Y pude lograr lo que siempre busqué: Influencia y fuerza pedagógica para influir en la vida social, política y económica el país. Porque nunca busqué riqueza; ni comodidad más allá de las típicas de la clase media. Pese a la alegría, de la anticipación del día siguiente, nunca pude imaginar la felicidad de estos 50 años en que formé una familia con una joven que el mismo 1963 había venido desde Choluteca a estudiar en la Normal de Señoritas, me entregué al servicio de la educación de los jóvenes y de los dirigentes campesinos del sur del país y encontré en los medios de comunicación colectivos, un espacio para participar e influir en la vida nacional. En esa dirección, participaría en la fundación de un partido político con Vicente Williams, Fernando Montes, Alfredo Landaverde, Ramón Velásquez, Arístides Padilla, Adán Palacios, Carlos Martínez, Rodolfo Sorto, Rafael Corrales, Emilio Ríos, Ventura Álvarez, José Antonio Casasola, y Marcos Rojas.

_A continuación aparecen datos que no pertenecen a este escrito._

===== src/rtl/rgbhsv_pkg.sv =====
// shared types and constants for the rgb to hsv color classifier
package rgbhsv_pkg;

   // one pixel in, one hsv triple and class out
   typedef struct packed {
      logic [7:0] red;
      logic [7:0] green;
      logic [7:0] blue;
   } req_pixel_type;

   typedef struct packed {
      logic [7:0] hue;
      logic [7:0] saturation;
      logic [7:0] brightness;
      logic [2:0] color_class;
   } rsp_hsv_type;

   // color class codes
   localparam logic [2:0] CLS_GRAY   = 3'd0;
   localparam logic [2:0] CLS_BLACK  = 3'd1;
   localparam logic [2:0] CLS_BLUE   = 3'd2;
   localparam logic [2:0] CLS_GREEN  = 3'd3;
   localparam logic [2:0] CLS_RED    = 3'd4;
   localparam logic [2:0] CLS_YELLOW = 3'd5;
   localparam logic [2:0] CLS_NONE   = 3'd6;

   // hue sector bases and span
   localparam logic [7:0] HUE_BASE_RED   = 8'd0;
   localparam logic [7:0] HUE_BASE_GREEN = 8'd85;
   localparam logic [7:0] HUE_BASE_BLUE  = 8'd171;
   localparam logic [7:0] HUE_SPAN       = 8'd43;

   // one quotient bit per divider stage
   localparam int DIV_STAGES = 8;

   // scale factors for the class compares
   localparam logic [16:0] DEG_FULL = 17'd360;
   localparam logic [14:0] PCT_FULL = 15'd100;

   // limits scaled by 255, degree side
   localparam logic [16:0] DEG_LIM_30  = 17'(30 * 255);
   localparam logic [16:0] DEG_LIM_65  = 17'(65 * 255);
   localparam logic [16:0] DEG_LIM_75  = 17'(75 * 255);
   localparam logic [16:0] DEG_LIM_150 = 17'(150 * 255);
   localparam logic [16:0] DEG_LIM_260 = 17'(260 * 255);
   localparam logic [16:0] DEG_LIM_300 = 17'(300 * 255);

   // limits scaled by 255, percent side
   localparam logic [14:0] PCT_LIM_10 = 15'(10 * 255);
   localparam logic [14:0] PCT_LIM_15 = 15'(15 * 255);
   localparam logic [14:0] PCT_LIM_17 = 15'(17 * 255);
   localparam logic [14:0] PCT_LIM_50 = 15'(50 * 255);

   // state carried through the divider stages
   typedef struct packed {
      logic [15:0] sat_rem;
      logic [7:0]  sat_quo;
      logic [13:0] hue_rem;
      logic [5:0]  hue_quo;
      logic [7:0]  max_val;
      logic [7:0]  span;
      logic        hue_neg;
      logic [7:0]  hue_base;
   } div_stage_type;

endpackage


===== src/rtl/rgb_to_hsv_color_classifier_core.sv =====
// rgb to hsv color classifier: pipelined max/min, dividers and class compare
// pipeline: input, prep, hsv and output stages around 8 restoring divider stages
// throughput: one pixel per clock, every stage takes a new transaction each cycle
// busy is held low: the receiver cannot stall, so the pipeline never holds
// reset: synchronous, active high, clears all valid bits; payload is not reset
module rgb_to_hsv_color_classifier_core (
   input  logic                       clock,
   input  logic                       reset,
   input  logic                       start,
   output logic                       busy,
   input  rgbhsv_pkg::req_pixel_type  req_pixel,
   output logic                       rsp_strobe,
   output rgbhsv_pkg::rsp_hsv_type    rsp_hsv
);
   import rgbhsv_pkg::*;

   // stage 0: input register
   logic          in_valid_ff;
   req_pixel_type in_pixel_ff;

   // stage 1: max, min, span, numerators
   logic          prep_valid_ff;
   div_stage_type prep_ff;
   div_stage_type prep_in;

   // stages 2..9: one quotient bit per stage for both dividers
   logic [DIV_STAGES-1:0] div_valid_ff;
   div_stage_type         div_ff [DIV_STAGES];
   div_stage_type         div_in [DIV_STAGES];
   div_stage_type         div_src [DIV_STAGES];

   // stage 10: final hsv
   logic       hsv_valid_ff;
   logic [7:0] hue_ff, sat_ff, val_ff;
   logic [7:0] hue_in, sat_in;

   // stage 11: class and output register
   logic        out_valid_ff;
   rsp_hsv_type out_ff;
   logic [2:0]  class_in;

   // no stall path anywhere in the pipe
   assign busy = 1'b0;

   // ---------------------------------------------------------------
   // stage 1 logic
   // ---------------------------------------------------------------
   logic [7:0] r_c, g_c, b_c, mx_c, mn_c, mag_c;
   logic [8:0] diff_c;

   always_comb begin
      r_c = in_pixel_ff.red;
      g_c = in_pixel_ff.green;
      b_c = in_pixel_ff.blue;
      mx_c = r_c;
      if (g_c > mx_c) mx_c = g_c;
      if (b_c > mx_c) mx_c = b_c;
      mn_c = r_c;
      if (g_c < mn_c) mn_c = g_c;
      if (b_c < mn_c) mn_c = b_c;

      // hue sector, ties resolve red first, then green
      if (mx_c == r_c) begin
         diff_c = {1'b0, g_c} - {1'b0, b_c};
         prep_in.hue_base = HUE_BASE_RED;
      end else if (mx_c == g_c) begin
         diff_c = {1'b0, b_c} - {1'b0, r_c};
         prep_in.hue_base = HUE_BASE_GREEN;
      end else begin
         diff_c = {1'b0, r_c} - {1'b0, g_c};
         prep_in.hue_base = HUE_BASE_BLUE;
      end
      prep_in.hue_neg = diff_c[8];
      // magnitude; truncation toward zero comes from dividing magnitudes
      mag_c = diff_c[8] ? 8'(-diff_c) : diff_c[7:0];

      prep_in.max_val = mx_c;
      prep_in.span    = mx_c - mn_c;
      // 255*span as shift and subtract
      prep_in.sat_rem = {prep_in.span, 8'd0} - {8'd0, prep_in.span};
      prep_in.sat_quo = '0;
      prep_in.hue_rem = 14'(mag_c) * 14'(HUE_SPAN);
      prep_in.hue_quo = '0;
   end

   // ---------------------------------------------------------------
   // divider stages: restoring, msb first
   // saturation quotient is at most 255 since span <= max
   // hue quotient is at most 43, so its upper bits never set
   // ---------------------------------------------------------------
   always_comb begin
      logic [15:0] sat_cmp;
      logic [13:0] hue_cmp;
      for (int i = 0; i < DIV_STAGES; i++) begin
         div_src[i] = (i == 0) ? prep_ff : div_ff[(i == 0) ? 0 : i - 1];
      end
      for (int i = 0; i < DIV_STAGES; i++) begin
         div_in[i] = div_src[i];
         sat_cmp = 16'(div_src[i].max_val) << (DIV_STAGES - 1 - i);
         if (div_src[i].sat_rem >= sat_cmp) begin
            div_in[i].sat_rem = div_src[i].sat_rem - sat_cmp;
            div_in[i].sat_quo = div_src[i].sat_quo | (8'd1 << (DIV_STAGES - 1 - i));
         end
         hue_cmp = 14'(div_src[i].span) << (DIV_STAGES - 1 - i);
         if ((DIV_STAGES - 1 - i) < 6 && div_src[i].hue_rem >= hue_cmp) begin
            div_in[i].hue_rem = div_src[i].hue_rem - hue_cmp;
            div_in[i].hue_quo = div_src[i].hue_quo | (6'd1 << (DIV_STAGES - 1 - i));
         end
      end
   end

   // ---------------------------------------------------------------
   // stage 10 logic: sign, base, special cases
   // ---------------------------------------------------------------
   div_stage_type last_c;
   logic [7:0]    hue_off_c;

   always_comb begin
      last_c    = div_ff[DIV_STAGES-1];
      hue_off_c = last_c.hue_neg ? 8'(-{2'b00, last_c.hue_quo}) : {2'b00, last_c.hue_quo};
      // black pixel: divisor zero, force saturation to zero
      sat_in = (last_c.max_val == 8'd0) ? 8'd0 : last_c.sat_quo;
      // gray or black: no hue
      hue_in = (last_c.span == 8'd0) ? 8'd0 : last_c.hue_base + hue_off_c;
   end

   // ---------------------------------------------------------------
   // stage 11 logic: class compares, exact in integers
   // ---------------------------------------------------------------
   logic [16:0] deg_c;
   logic [14:0] s_pct_c, v_pct_c;

   always_comb begin
      deg_c   = 17'(hue_ff) * DEG_FULL;
      s_pct_c = 15'(sat_ff) * PCT_FULL;
      v_pct_c = 15'(val_ff) * PCT_FULL;
      if (s_pct_c < PCT_LIM_15 && v_pct_c > PCT_LIM_50) begin
         class_in = CLS_GRAY;
      end else if (s_pct_c < PCT_LIM_17 && v_pct_c < PCT_LIM_10) begin
         class_in = CLS_BLACK;
      end else if (deg_c >= DEG_LIM_150 && deg_c <= DEG_LIM_260) begin
         class_in = CLS_BLUE;
      end else if (deg_c >= DEG_LIM_75 && deg_c <= DEG_LIM_150) begin
         class_in = CLS_GREEN;
      end else if (deg_c >= DEG_LIM_300 || deg_c <= DEG_LIM_30) begin
         class_in = CLS_RED;
      end else if (deg_c >= DEG_LIM_30 && deg_c <= DEG_LIM_65) begin
         class_in = CLS_YELLOW;
      end else begin
         class_in = CLS_NONE;
      end
   end

   // ---------------------------------------------------------------
   // valid bits, cleared by reset
   // ---------------------------------------------------------------
   always_ff @(posedge clock) begin
      if (reset) begin
         in_valid_ff   <= 1'b0;
         prep_valid_ff <= 1'b0;
         div_valid_ff  <= '0;
         hsv_valid_ff  <= 1'b0;
         out_valid_ff  <= 1'b0;
      end else begin
         in_valid_ff   <= start && !busy;
         prep_valid_ff <= in_valid_ff;
         div_valid_ff  <= {div_valid_ff[DIV_STAGES-2:0], prep_valid_ff};
         hsv_valid_ff  <= div_valid_ff[DIV_STAGES-1];
         out_valid_ff  <= hsv_valid_ff;
      end
   end

   // ---------------------------------------------------------------
   // payload registers, no reset
   // ---------------------------------------------------------------
   always_ff @(posedge clock) begin
      in_pixel_ff <= req_pixel;
      prep_ff     <= prep_in;
      for (int i = 0; i < DIV_STAGES; i++) begin
         div_ff[i] <= div_in[i];
      end
      hue_ff <= hue_in;
      sat_ff <= sat_in;
      val_ff <= last_c.max_val;
      out_ff.hue         <= hue_ff;
      out_ff.saturation  <= sat_ff;
      out_ff.brightness  <= val_ff;
      out_ff.color_class <= class_in;
   end

   assign rsp_strobe = out_valid_ff;
   assign rsp_hsv    = out_ff;

`ifndef ASSERT_OFF
   // every accepted transaction comes out after the fixed latency
   a_latency: assert property (@(posedge clock) disable iff (reset)
      (start && !busy) |-> ##12 rsp_strobe)
      else $error("result strobe missing after fixed latency");

   // black pixel forces zero saturation and zero hue
   a_black: assert property (@(posedge clock) disable iff (reset)
      (rsp_strobe && rsp_hsv.brightness == 8'd0) |->
      (rsp_hsv.saturation == 8'd0 && rsp_hsv.hue == 8'd0))
      else $error("black pixel with nonzero hue or saturation");

   // no saturation means no hue
   a_gray_hue: assert property (@(posedge clock) disable iff (reset)
      (rsp_strobe && rsp_hsv.saturation == 8'd0) |-> (rsp_hsv.hue == 8'd0))
      else $error("hue set on unsaturated pixel");

   // class code stays within the defined set
   a_class: assert property (@(posedge clock) disable iff (reset)
      rsp_strobe |-> (rsp_hsv.color_class <= CLS_NONE))
      else $error("undefined color class code");
`endif

endmodule


===== config.mk =====
export PLATFORM = sky130hd
export DESIGN_NAME = rgb_to_hsv_color_classifier_core
export DESIGN_NICKNAME = d
export VERILOG_FILES = /design/src/rtl/rgbhsv_pkg.sv /design/src/rtl/rgb_to_hsv_color_classifier_core.sv
export SDC_FILE = /design/constraint.sdc
export NUM_CORES = 1
export LEC_CHECK = 0
export BUFFER_PORTS_ARGS = -buffer_cell sky130_fd_sc_hd__buf_2
export CAP_MARGIN = 20
export CORE_AREA = 10 10 246 248
export CTS_BUF_LIST = sky130_fd_sc_hd__clkbuf_4 sky130_fd_sc_hd__clkbuf_8
export DETAILED_ROUTE_END_ITERATION = 6
export DIE_AREA = 0 0 256 258
export GPL_TIMING_DRIVEN = 0
export SLEW_MARGIN = 15
export SYNTH_ARGS = -nofsm -noshare
export SYNTH_HDL_FRONTEND = slang
export SYNTH_SLANG_ARGS = --single-unit

===== constraint.sdc =====
create_clock -name clock -period 18.6 [get_ports clock]
set_input_delay 0.93 -clock clock [delete_from_list [all_inputs] [get_ports clock]]
set_output_delay 0.93 -clock clock [all_outputs]
set_load 0.1 [all_outputs]

==> results of run 1 <==
## kinds of logic (layout without fill, tap and decap cells)
| logic type | after synthesis | in the layout |
|---|---|---|
| buffers and inverters | 346 | 566 |
| other | 1 | 2 |
| DFF | 556 | 556 |
| and+or+nand+nor | 571 | 571 |
| xor gates and xnor gates | 174 | 174 |
| adders and majority gates | 324 | 324 |
| muxes | 51 | 51 |
| AOI/OAI and AO/OA | 472 | 472 |
## layer usage
metal,track usage (%),vias to the layer above,wire length (um)
li1,-,8739,-
met5,0,-,0
met3,2.82,113,1740
met1,14.9,7652,19300
met4,7.87,0,1940
met2,26.4,261,23800
## worst max-delay path, delay by kind of cell, from the launching register on
family	cells	cell delay [ns]
AOI/OAI and AO/OA	14	3.17
xor gates and xnor gates	2	0.47
adders and majority gates	6	2.31
buffers and inverters	3	0.87
DFF	1	0.42
and+or+nand+nor	7	1.43
## area by class of cell
class                   count  area share, %
multi-input cells        1593           43.9
flip-flops and latches    556           39.6
clock buffers             136           6.22
inverters                 318           4.25
well taps                 756           3.37
clock inverters            29           1.22
repair buffers             55          0.980
plain buffers              28          0.410
diodes                      1        0.00891
## cells in the mapped netlist (10+ instances only)
cell,instances,area share (%)
nor2b_1,58,1.5
mux2i_1,17,0.69
o21a_1,19,0.58
a21boi_0,35,1.1
a21oi_1,154,3.1
nor4_1,17,0.43
xnor2_1,105,3.7
fa_1,42,3.4
inv_1,317,4.8
nand4_1,22,0.56
o21ai_0,120,2.4
or3_1,13,0.33
clkbuf_1,20,0.30
nand3_1,33,0.67
o21bai_1,21,0.64
nand3b_1,11,0.33
nor2_1,189,2.9
and2_1,13,0.33
nor3b_1,10,0.30
mux2_2,34,1.5
nor3_1,36,0.73
nand2_1,98,1.5
nand2b_1,29,0.73
ha_1,282,14
a21o_1,41,1.2
xor2_1,69,2.4
dfxtp_1,556,45
## metrics by stage
step	setup WS (ns)	hold slack, ns	utilization [%]
after floorplan	11.34	0.310	-
after global placement	9.88	0.311	46.6
after detailed placement	9.79	0.312	46.6
after CTS	9.75	0.303	50.4
after global routing	9.12	0.322	50.4
final	9.85	0.308	50.4
## flip-flops by register name, summed over array words and instances, names as in the netlist
signal,count
div_src,15
div_ff,420
g_c,8
rsp_hsv,27
rsp_strobe,1
prep_valid_ff,1
b_c,8
hue_ff,8
in_valid_ff,1
sat_ff,8
val_ff,8
div_in,34
hsv_valid_ff,1
div_valid_ff,8
r_c,8
## how the worst min path moves through the flow
stage,from,slack [ns],end
2_1_floorplan,div_in[483],0.31,div_ff[0][0]
3_3_place_gp,div_ff[0][36],0.31,div_ff[0][105]
3_5_place_dp,div_in[494],0.31,div_ff[0][11]
4_1_cts,req_pixel[18],0.30,r_c[2]
5_1_grt,req_pixel[17],0.32,r_c[1]
6_report,div_in[520],0.31,div_ff[0][37]
## cell usage in the layout, fill, tap and decap left out, types with 7 or more instances in the layout
cell	n
dfxtp_1	556
inv_1	317
ha_1	282
nor2_1	189
a21oi_1	154
o21ai_0	120
clkbuf_8	116
xnor2_1	105
nand2_1	98
xor2_1	69
buf_2	59
nor2b_1	58
fa_1	42
a21o_1	41
nor3_1	36
a21boi_0	35
mux2_2	34
nand3_1	33
nand2b_1	29
nand4_1	22
o21bai_1	21
clkbuf_1	20
clkbuf_4	20
o21a_1	19
nor4_1	17
mux2i_1	17
clkinv_2	16
and2_1	13
or3_1	13
nand3b_1	11
nor3b_1	10
a211oi_1	8
nand4b_1	8
a31oi_1	7
o41ai_1	7
o31ai_1	7
==> summary.md, run 1 <==
| Metric | Value |
|---|---|
| DP Cell Count | `3305` |
| Crit start category | `register` |
| H-tree depth | `3` |
| Synth cell types | `78` |
| # IOs | `56` |
| Remaining DRCs | `0` |
| #FFs+latches synth | `556` |
| Routed via count | `16800` |
| Routed wire length | `46.8 mm` |
| Layout filler cell count | `5117` |
| Placed cell areas | `26000 um2` |
| Reg-to-reg critical path startpoint | `g_c[7]` |
| Num rows | `87` |
| Mux share of post-synthesis cell area | `2.23%` |
| Worst relative slew slack | `39.7%` |
| R2R depth | `32` |
| Multi-input logic area | `12300 um2` |
| Critical-path top delay cell | `a21boi_0` |
| Fmax achieved | `114 MHz` |
| Final hold viol count | `0` |
| Setup Fix Bufs, Post-CTS | `0` |
| Initial core utilization | `44.5%` |
| Post-Synth Simple-Gate Area | `11.8%` |
| Root buf cell | `clkbuf_8` |
| Final nets | `2992` |
| Inserted Clock Buffers | `89` |
| Grt ovf | `0` |
| Share of post-route cells with drive strength above 1 | `10.7%` |
| Crit path from | `g_c[7]` |
| Final setup violation count | `0` |
| Share of the yosys chip area belonging to registers | `44.9%` |
| Tmin final | `8.75 ns` |
| CTS tree | `yes` |
| All-Layer GR Usage | `14.2%` |
| Clock Pin Slew Worst Setup and Hold Paths | `0.06 ns` |
| Critical path capture point | `div_in[527]` |
| Setup CP Type | `register to register` |
| Layout Cells excl Fill | `3472` |
| Async SR Flop Fraction | `0%` |
| Post-Synth XOR/XNOR Area | `6.15%` |
| Synth Area in Compound Gates | `12.0%` |
| Area growth, synth to finish | `13.4%` |
| Hold-fix buffers at CTS | `0` |
| Worst-Skew Late Latency | `0.67 ns` |
| Post-DRT Antenna Nets | `0` |
| Clock skew | `0.0324 ns` |
| Hold depth | `0` |
| Max Cap Viol | `0` |
| Worst-case clock buffer depth | `3` |
| Die W | `256 um` |
| Final Wtd Congestion | `0.915` |
| Post-Syn Nets | `2846` |
| Cell Area, Synth | `24800 um2` |
| CP dominant cell by count | `a21oi_1` |
| Worst hold path class | `register to register` |
| Core box area | `55700 um2` |
| Slew Viols, Final | `0` |
| Arr. time, crit path | `9.33 ns` |
| Post_cts resized | `0` |
| Vias/cell | `4.83` |
| Status | `completed` |
| Register area | `11100 um2` |
| Synthesized instance count | `2495` |
| Max stage delay on crit path | `0.69 ns` |
| Syn. warnings | `0` |
| RR Endpoint | `div_in[527]` |
| Unrepaired setup endpoints after global routing | `false` |
| CTS Sinks | `556` |
| Mapped Avg Cell Area | `9.93 um2` |
| Die height | `258 um` |
| Final TNS setup | `0 ns` |
| Adder-cell share of the synthesized area | `17.6%` |
| Port Buffer Count | `54` |
| Drt wl/cell | `13.5 um` |
| First-pass GRT wire length | `79.6 mm` |
| Reg2reg setup slack | `9.85 ns` |
| Tcrit/Tclk final | `47.0%` |
| CP endpoint kind | `register` |
| Largest family of logic cells by synthesized area | `adder cells` |
| Largest net degree at the start of global routing | `14` |
| Pre-antenna DRT Iters | `5` |
| Worst Max-Slew Pin Slew | `0.896 ns` |
| Cell area after layout | `28100 um2` |
| Drt initial violations | `638` |
| Die Area | `66000 um2` |
| Initial antenna violation count | `1` |
| Max FO, Critical Path | `10` |
| WP data required | `19.18 ns` |
| Ys flop type | `dfxtp_1` |
| DPL Wire Length | `36.8 mm` |
| EDFF count, synth | `0` |
| Vias in the first global route | `17400` |
Power of run 1 is not shown: default switching activity piles up to over one toggle a cycle in this logic, so the estimate is an artifact.
==> run 2, diff against run 1 <==
==> constraint.sdc (replaced) <==
create_clock -name clock -period 7.1 [get_ports clock]
set_input_delay 0.355 -clock clock [delete_from_list [all_inputs] [get_ports clock]]
set_output_delay 0.355 -clock clock [all_outputs]
set_load 0.1 [all_outputs]
==> run 2 against run 1 <==
Cell count up 1.9%; clock skew up 0.0078 ns; setup slack worse by 9.8 ns; register-to-register slack worse by 9.8 ns; clock-buffer cell count down 7; largest cell class unchanged; critical path depth up 1; highest routed layer unchanged.
==> summary.md, run 2 (synthesis gave the netlist of run 1 again) <==
| Metric | Value |
|---|---|
| Worst Max-Slew Pin Slew | `0.953 ns` |
| Worst relative slew slack | `35.9%` |
| Num rows | `87` |
| Setup CP Type | `register to register` |
| Vias in the first global route | `17800` |
| Worst-case clock buffer depth | `3` |
| CP endpoint kind | `register` |
| Worst-Skew Late Latency | `0.67 ns` |
| M1 wire length | `20.1 mm` |
| DPL Wire Length | `36.9 mm` |
| Remaining DRCs | `0` |
| Clock Pin Slew Worst Setup and Hold Paths | `0.07 ns` |
| Initial core utilization | `44.5%` |
| Final setup violation count | `0` |
| Clock skew | `0.0402 ns` |
| Hold Startpoint | `req_pixel[14]` |
| CTS tree | `yes` |
| CTS Sinks | `556` |
| Status | `completed` |
| Die W | `256 um` |
| Worst hold path class | `primary input to register` |
| Final hold viol count | `0` |
| Slew Viols, Final | `0` |
| R2R depth | `33` |
| Commonest non-fill, non-tap cell in the layout | `dfxtp_1` |
| Pre-antenna DRT Iters | `5` |
| Core box area | `55700 um2` |
| Unrepaired setup endpoints after global routing | `true` |
| Max FFs per register | `420` |
| Tmin final | `7.07 ns` |
| Root buf cell | `clkbuf_8` |
| Routed wire length | `49.1 mm` |
| Fmax achieved | `141 MHz` |
| H-tree depth | `3` |
| RR Endpoint | `div_in[527]` |
| Reg-to-reg critical path startpoint | `r_c[5]` |
| ANT cells | `0` |
| Port Buffer Count | `54` |
| Drt initial violations | `601` |
| Largest reg by FF count | `div_ff` |
| Met3 routed wirelength | `1.53 mm` |
| Highest routed layer | `met4` |
| Area growth, synth to finish | `17.8%` |
| Final hold slack | `0.312 ns` |
| Final Util | `52.4%` |
| All-Layer GR Usage | `14.7%` |
| Layout filler cell count | `5035` |
| Max FO, Critical Path | `6` |
| Placed cell areas | `26000 um2` |
| WP data required | `7.62 ns` |
| Cell area after layout | `29200 um2` |
| Post-DRT Antenna Nets | `0` |
| Worst Hold End | `g_c[6]` |
| Most frequent cells in the layout | `dfxtp_1, inv_1, ha_1` |
| First-pass GRT wire length | `82.4 mm` |
| Initial antenna violation count | `0` |
| Max stage delay on crit path | `0.55 ns` |
| Vias/cell | `4.89` |
| Tcrit/Tclk final | `99.6%` |
| Met2 wire len | `25.6 mm` |
| Inserted Clock Buffers | `88` |
| Hold depth | `2` |
| Crit start category | `register` |
| Grt ovf | `0` |
| Max Cap Viol | `0` |
| Routed via count | `17300` |
| Die height | `258 um` |
| # IOs | `56` |
| Largest net degree at the start of global routing | `14` |
| Arr. time, crit path | `7.59 ns` |
| Critical-path top delay cell | `or4_4` |
| Final nets | `3072` |
| Share of post-route cells with drive strength above 1 | `15.2%` |
| Reg2reg setup slack | `0.03 ns` |
| Final Wtd Congestion | `0.899` |
| Die Area | `66000 um2` |
| Drt wl/cell | `13.9 um` |
[run 2: changes by cell type in the layout (fill, tap and decap cells not counted), sizes merged]
| cell | delta |
|---|---|
| clkinvlp | +3 |
| buf | +56 |
| dlygate4sd3 | +26 |
| diode | -1 |
| clkinv | -8 |
| clkbuf | -8 |
| bufinv | -2 |
[run 2: critical path: cells and delay by family, from the launching register on]
family,cells,cell delay (ns)
AO/OA/AOI/OAI,13,2.19
flip-flops,1,0.54
AND/OR/NAND/NOR,6,1.15
adder cells (fa/ha/maj),6,2.14
buffers and inverters,6,0.62
XOR/XNOR,2,0.28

Redescubrí los encantos y la fuerza liberadora del cristianismo, conocí y aprendí a respetar al obispo Marcelo Gerin, -entonces de cincuenta años de edad- aceptar las vacilaciones y las sospechas inderrotables de Monseñor Héctor Enrique Santos; y a querer como a un hermano mayor adicional a Monseñor Raul Corriveau, al tiempo que puede servir desde Caritas en la atención de las necesidades de los que no tenían un pan que llevarse a la boca, mientras me orientaba la sensibilidad exquisita y delicada Margarita de Guillén, la paciencia de Monseñor Evelio Domínguez, Mito Anduray, Guillermo Arsenault, Sor María Rosa, Salvatore Pinzino, Julio Montoya, Kevin Kalahan y Antonio Mencía.
En este tiempo, también conocí a Pablo VI y fui recibido con Monseñor Domínguez, en el Vaticano. Para después, servir de ministro de tierras con Rafael Leonardo Callejas, presentarme con muy poco apoyo y éxito muy limitado, más de lo que me merecía, como candidato presidencial; y convertirme, más por edad que por méritos, en el más antiguo escritor de La Tribuna. Cincuenta años, en los que, he crecido y servido a Honduras y a su pueblo, con singular esperanza, soñando que algún día, la nación se pondrá de pie. Aunque otros sean los inmigrantes que desde lejos, vengan como yo, a sembrar sueños y a cultivar ilusiones.